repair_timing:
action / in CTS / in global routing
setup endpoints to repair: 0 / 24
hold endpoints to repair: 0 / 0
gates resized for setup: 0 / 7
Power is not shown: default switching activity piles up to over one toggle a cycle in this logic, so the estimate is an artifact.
------------------------------------
== EXERCISE ==
Output every entry again, exactly as given.

== TASK OUTPUT ==
repair_timing:
action / in CTS / in global routing
setup endpoints to repair: 0 / 24
hold endpoints to repair: 0 / 0
gates resized for setup: 0 / 7
Power is not shown: default switching activity piles up to over one toggle a cycle in this logic, so the estimate is an artifact.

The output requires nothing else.